▸ Activity
Line by line, check the data for the string "fire" and state how many lines have it, nothing more.

Data extract below:

### src/rtl/delta_event_pkg.sv
// delta_event_pkg: shared widths, polarity and mode constants for the delta event encoder
package delta_event_pkg;
  localparam logic POL_ON = 1'b1;
  localparam logic POL_OFF = 1'b0;
  localparam logic MODE_LATCH = 1'b0;
  localparam logic MODE_STEP = 1'b1;
  function automatic int ch_w(input int n);
    return (n > 1) ? $clog2(n) : 1;
  endfunction
  function automatic int lvl_w(input int d);
    return $clog2(d) + 1;
  endfunction
endpackage

### src/rtl/event_fifo.sv
// event_fifo: show-ahead FIFO, no empty bypass; push_i/data_i in, pop_i/data_o/valid_o out, full_o, level_o
module event_fifo
  import delta_event_pkg::*;
#(
  parameter int WIDTH = 3,
  parameter int DEPTH = 8,
  localparam int AW = $clog2(DEPTH),
  localparam int LVL_W = lvl_w(DEPTH)
) (
  input  logic             clk,
  input  logic             rst_n,
  input  logic             push_i,
  input  logic [WIDTH-1:0] data_i,
  input  logic             pop_i,
  output logic [WIDTH-1:0] data_o,
  output logic             valid_o,
  output logic             full_o,
  output logic [LVL_W-1:0] level_o
);
  logic [WIDTH-1:0] mem_q [DEPTH];
  logic [AW-1:0] wr_q, rd_q;
  logic [LVL_W-1:0] lvl_q;
  always_ff @(posedge clk)
    if (push_i) mem_q[wr_q] <= data_i;
  always_ff @(posedge clk or negedge rst_n)
    if (!rst_n) begin
      wr_q <= '0;
      rd_q <= '0;
      lvl_q <= '0;
    end else begin
      wr_q <= wr_q + AW'(push_i);
      rd_q <= rd_q + AW'(pop_i);
      lvl_q <= lvl_q + LVL_W'(push_i) - LVL_W'(pop_i);
    end
  assign valid_o = lvl_q != '0;
  assign full_o = lvl_q == LVL_W'(DEPTH);
  assign level_o = lvl_q;
  // head is forced to zero when empty so outputs read 0 after reset
  assign data_o = valid_o ? mem_q[rd_q] : '0;
endmodule

### src/rtl/delta_event_encoder.sv
// delta_event_encoder: per-channel delta modulator, round-robin arbitrated into an event FIFO
// inputs: sample_valid/sample_data, thr_on/thr_off (0 disables), refrac_cycles, mode, clear_ovf, evt_ready
// outputs: evt_valid/evt_pol/evt_chan (FIFO head), fifo_level, overflow (sticky drop flag)
module delta_event_encoder
  import delta_event_pkg::*;
#(
  parameter int WIDTH = 8,
  parameter int N_CH = 4,
  parameter int FIFO_DEPTH = 8,
  parameter int REFRAC_W = 4,
  localparam int CH_W = ch_w(N_CH),
  localparam int LVL_W = lvl_w(FIFO_DEPTH)
) (
  input  logic                  clk,
  input  logic                  rst_n,
  input  logic                  sample_valid,
  input  logic [N_CH*WIDTH-1:0] sample_data,
  input  logic [WIDTH-1:0]      thr_on,
  input  logic [WIDTH-1:0]      thr_off,
  input  logic [REFRAC_W-1:0]   refrac_cycles,
  input  logic                  mode,
  input  logic                  clear_ovf,
  output logic                  evt_valid,
  input  logic                  evt_ready,
  output logic                  evt_pol,
  output logic [CH_W-1:0]       evt_chan,
  output logic [LVL_W-1:0]      fifo_level,
  output logic                  overflow
);
  logic [WIDTH-1:0] ref_q [N_CH];
  logic [WIDTH-1:0] ref_d [N_CH];
  logic [REFRAC_W-1:0] refr_q [N_CH];
  logic [REFRAC_W-1:0] refr_d [N_CH];
  logic [N_CH-1:0] pend_q, pend_d, pol_q, pol_d, fire, drop;
  logic [CH_W-1:0] rr_q, rr_d, gnt_ch;
  logic ovf_q, gnt, full, pop;
  assign pop = evt_valid & evt_ready;
  for (genvar c = 0; c < N_CH; c++) begin : g_ch
    logic [WIDTH-1:0] s;
    logic [WIDTH:0] up;
    logic signed [WIDTH:0] err;
    logic on, off, hit;
    assign s = sample_data[c*WIDTH +: WIDTH];
    assign err = $signed({1'b0, s}) - $signed({1'b0, ref_q[c]});
    assign on = (thr_on != '0) && (err >= $signed({1'b0, thr_on}));
    assign off = (thr_off != '0) && (err <= -$signed({1'b0, thr_off}));
    assign up = {1'b0, ref_q[c]} + {1'b0, thr_on};
    assign hit = sample_valid && (refr_q[c] == '0) && (on || off);
    assign fire[c] = hit && !pend_q[c];
    assign drop[c] = hit && pend_q[c];
    // grant sees the old pending bit; a fresh fire can only land on a cleared channel
    assign pend_d[c] = fire[c] | (pend_q[c] & ~(gnt && gnt_ch == CH_W'(c)));
    assign pol_d[c] = fire[c] ? (on ? POL_ON : POL_OFF) : pol_q[c];
    assign refr_d[c] = fire[c] ? refrac_cycles : (refr_q[c] != '0) ? refr_q[c] - 1'b1 : refr_q[c];
    assign ref_d[c] = !fire[c] ? ref_q[c] :
                      (mode == MODE_LATCH) ? s :
                      on ? (up[WIDTH] ? '1 : up[WIDTH-1:0]) :
                      (ref_q[c] > thr_off) ? ref_q[c] - thr_off : '0;
  end
  // lowest offset from the RR pointer wins, so iterate downwards and let later hits override
  always_comb begin
    gnt = 1'b0;
    gnt_ch = '0;
    for (int i = N_CH - 1; i >= 0; i--)
      if (pend_q[CH_W'((int'(rr_q) + i) % N_CH)] && (!full || pop)) begin
        gnt = 1'b1;
        gnt_ch = CH_W'((int'(rr_q) + i) % N_CH);
      end
  end
  assign rr_d = !gnt ? rr_q : (gnt_ch == CH_W'(N_CH - 1)) ? '0 : gnt_ch + 1'b1;
  always_ff @(posedge clk or negedge rst_n)
    if (!rst_n) begin
      ref_q <= '{default: '0};
      refr_q <= '{default: '0};
      pend_q <= '0;
      pol_q <= '0;
      rr_q <= '0;
      ovf_q <= 1'b0;
    end else begin
      ref_q <= ref_d;
      refr_q <= refr_d;
      pend_q <= pend_d;
      pol_q <= pol_d;
      rr_q <= rr_d;
      ovf_q <= (|drop) | (ovf_q & ~clear_ovf);
    end
  assign overflow = ovf_q;
  event_fifo #(.WIDTH(1 + CH_W), .DEPTH(FIFO_DEPTH)) u_fifo (
    .clk(clk),
    .rst_n(rst_n),
    .push_i(gnt),
    .data_i({pol_q[gnt_ch], gnt_ch}),
    .pop_i(pop),
    .data_o({evt_pol, evt_chan}),
    .valid_o(evt_valid),
    .full_o(full),
    .level_o(fifo_level)
  );
endmodule

### config.mk
export PLATFORM = sky130hd
export DESIGN_NAME = delta_event_encoder
export DESIGN_NICKNAME = d
export VERILOG_FILES = /design/src/rtl/delta_event_pkg.sv /design/src/rtl/event_fifo.sv /design/src/rtl/delta_event_encoder.sv
export SDC_FILE = /design/constraint.sdc
export NUM_CORES = 1
export LEC_CHECK = 0
export ABC_AREA = 0
export CORE_AREA = 2 2 166 168
export CTS_CLUSTER_SIZE = 30
export DETAILED_ROUTE_END_ITERATION = 16
export DIE_AREA = 0 0 168 170
export GPL_TIMING_DRIVEN = 0
export SYNTH_ARGS = -nofsm -noshare
export SYNTH_HDL_FRONTEND = slang
export SYNTH_SLANG_ARGS = --single-unit
### constraint.sdc
create_clock -name clk -period 3.3 [get_ports clk]
set_input_delay 0.33 -clock clk [delete_from_list [all_inputs] [get_ports clk]]
set_output_delay 0.33 -clock clk [all_outputs]
set_load 0.05 [all_outputs]
==> metrics, run 1 <==
Yosys warning count 0; largest family of logic cells by synthesized area adder cells; antenna-violating nets left 0; initial core utilization 39.7%; worst hold slack 0.376 ns; area grow syn2layout 29.2%; Vias 9674; failing checks negative setup slack; Synth Area per Inst 8.98 µm²; max-cap violation count 0; Net Count, Synth 1437; number of hold violations in the final report 0; clock latency on the worst-skew pair 0.37 ns; CTS tree done; first-pass GRT wire length 51000 µm; fin crit share 111%; Clock Skew 0.0196 ns; initial antenna violation count 0; leading area contributor after synthesis ha_1; Fmax 0.274 GHz; Setup crit end kind flip-flop; max-slew violations 0; sequential share of the synthesized area 23.1%; kind of critical path reg2reg; Overall Power 14.3 mW; Yosys reg bits 93; outcome finished with violations; WP data arrival 3.89 ns; HPWL after detailed placement 24100 µm; adder-cell share of the synthesized area 24.6%; initial DRC count 585; Cell Area, Synth 10600 µm²; xor/xnor share of the synthesized area 6.04%; worst slew pin tran 1.05 ns; Overall Global Routing Usage 23.0%; drt pass-1 iters 5; Synth Area in Compound Gates 23.8%; core area 26700 µm²; Overflow after GRT 0; Yosys top cell area share 22.1%; vias per inst 5.73; Reg clk slew, reported paths 0.08 ns; CP Max Fanout 9; wire per inst 19.5 µm; Simple-Gate Fraction of Synth Area 14.6%; antenna cell count 0; max_slew headroom 29.7%; # DRC 0; Die W 168 µm; Final Setup Violations 54; die height 170 µm; Layout fillers 2483; worst min path class in2reg; Root Buffer clkbuf_16; largest net degree at the start of global routing 39; number of global-route vias before repair 9411; RD Place Congestion 0.880; EDFF count, synth 24; row cnt 60; maximum vdd drop 0.445 mV; power density over the cells 1050 nW/µm²; startpoint types flip-flop; Synth area leaders ha_1, dfrtp_1, edfxtp_1, xnor2_1, inv_1; CTS Buffer Depth 2; share of layout cells above drive strength 1 21.2%; CTS Buf Count 9; Async SR Flop Fraction 74.2%; Leakage Power 6.12 nW; IO Port Bufs 65; placement-stage worst setup slack -1.20 ns; RSZ-0062 raised after global routing true; WP data required 3.53 ns; main flop type after synthesis dfrtp_1; Syn Inst Count 1179; WL final 33000 µm; setup ws final -0.354 ns; Period minus WS final 3.65 ns; Ports 67; flop-to-flop setup slack -0.35 ns; die area 28600 µm²; Final #Nets 1601; Max H-tree Level 3; mux cell area share after synthesis 2.78%; Sink Count 93; Yosys cell types 82
[per-layer routing]
| layer | routed length, µm | GRT usage [%] | vias up |
|---|---|---|---|
| li1 | - | - | 4714 |
| met1 | 14800 | 30.3 | 4609 |
| met2 | 15200 | 38.2 | 284 |
| met3 | 1680 | 2.70 | 67 |
| met4 | 1340 | 9.75 | 0 |
| met5 | 0 | 0 | - |
[flip-flops by register name, summed over array words and instances (netlist names)]
signal and flops:
u_fifo.rd_q 3, refr_q 16, pend_q 4, u_fifo.level_o 4
u_fifo.mem_q 24, overflow 1, u_fifo.wr_q 3, pol_q 4
ref_q 32, rr_q 2
[area by class of cell]
type	instances	area, µm²	share of cell area (%)
Tap cell	341	427	3.12
Clock buffer	9	225	1.65
Buffer	24	206	1.51
Clock inverter	7	73.8	0.540
Inverter	114	434	3.17
Multi-Input combinational cell	948	8330	60.9
Timing Repair Buffer	153	1530	11.2
Sequential cell	93	2450	17.9
[cell usage after synthesis, types with 6 or more instances]
cell,count
mux2i_1,8
nor2_1,94
and2_1,8
nand4_1,14
o21ai_0,63
o31ai_1,9
and3_1,8
a31oi_1,7
buf_2,8
mux4_2,6
a21o_1,31
mux2_2,7
nand2_1,61
nor2b_1,13
a22o_1,17
a211o_1,7
or2_2,7
xnor2_1,51
a21oi_1,65
a211oi_1,19
o21bai_1,6
o211ai_1,27
nand2b_1,18
inv_1,114
o41ai_1,6
clkbuf_1,14
nand3_1,20
o2111ai_1,9
edfxtp_1,24
a221oi_1,14
nor3_1,27
ha_1,187
or3_1,14
o21a_1,15
xor2_1,22
fa_1,13
dfrtp_1,69
[logic make-up (layout without fill, tap and decap cells)]
group,after synthesis,count (layout)
AO/OA/AOI/OAI,345,345
AND/OR/NAND/NOR,309,309
adder cells (fa/ha/maj),200,200
buffers and inverters,138,307
flip-flops,93,93
XOR/XNOR,73,73
multiplexers,21,21
[worst paths after layout]
check | start | endpoint | depth (start not counted)
worst max-delay path | ref_q[16] | ref_q[22] | 18
max in group asynchronous | rst_n | ref_q[17] | 3
worst min register to register | pol_q[3] | pol_q[3] | 1
min in group asynchronous | rst_n | u_fifo.level_o[3] | 2
worst max register to register | ref_q[16] | ref_q[22] | 18
worst min-delay path | sample_data[25] | ref_q[1] | 3
[through the flow]
step	util (%)	instances	setup TNS [ns]	cell area [µm²]
6_report	51.3	1689	-9.83	13700
5_1_grt	51.3	1689	-18.12	13700
4_1_cts	49.5	1669	-9.86	13200
3_5_place_dp	44.3	1586	-54.51	11800
3_3_place_gp	44.2	1585	-123.10	11800
2_1_floorplan	-	1179	-0.128	10700
[report_power, final]
part	switching (mW)	internal (mW)
combinational	5.81	5.18
sequential	0.443	1.78
clock	0.560	0.543
total	6.82	7.51
[timing repair]
action / in CTS / in global routing
gates cloned: 6 / 3
resized for setup: 133 / 77
hold buffers: 1 / 0
setup endpoints to repair: 57 / 57
pin swaps: 109 / 69
endpoints found under the hold margin: 31 / 0
setup buffers: 61 / 23
[cells in the final DEF, fill, tap and decap left out, drive strengths merged, types with 24 or more instances in the layout]
master | Yosys | routed
ha | 187 | 187
inv | 114 | 118
buf | 10 | 97
nor2 | 95 | 95
dfrtp | 69 | 69
o21ai | 67 | 67
a21oi | 66 | 66
nand2 | 61 | 61
clkdlybuf4s50 | 0 | 54
xnor2 | 51 | 51
a21o | 31 | 31
o211ai | 29 | 29
nor3 | 28 | 28
edfxtp | 24 | 24
clkbuf | 14 | 24
[critical path: stages (launching register included)]
cell and delay (ns):
dfrtp_1 0.40, ha_4 0.16, fa_2 0.24, nor2b_4 0.05, o31a_4 0.33, o21a_1 0.20, nor2_2 0.13, xnor2_2 0.10
buf_4 0.15, ha_4 0.26, and3_4 0.20, nand4_1 0.15, a211oi_4 0.33, buf_6 0.16, o211ai_4 0.08, buf_12 0.16
buf_6 0.12, a2111oi_4 0.23, a211oi_2 0.08
No activity file was read; power rests on OpenSTA's default activity.
==> run 2: changes to the inputs <==
--- a/config.mk
+++ b/config.mk
@@ -6,6 +6,7 @@
 export NUM_CORES = 1
 export LEC_CHECK = 0
 export ABC_AREA = 0
+export CAP_MARGIN = 10
 export CORE_AREA = 2 2 166 168
 export CTS_CLUSTER_SIZE = 30
 export DETAILED_ROUTE_END_ITERATION = 16
==> results of run 2 <==
The final DEF is identical to that of run 1; final timing and power are the same.
==> run 3: changes to the inputs <==
--- a/config.mk
+++ b/config.mk
@@ -12,6 +12,7 @@
 export DETAILED_ROUTE_END_ITERATION = 16
 export DIE_AREA = 0 0 168 170
 export GPL_TIMING_DRIVEN = 0
+export SLEW_MARGIN = 20
 export SYNTH_ARGS = -nofsm -noshare
 export SYNTH_HDL_FRONTEND = slang
 export SYNTH_SLANG_ARGS = --single-unit
==> results of run 3 <==
The final DEF is identical to that of run 1; final timing and power are the same.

End of Data extract.

▸ Task answer
7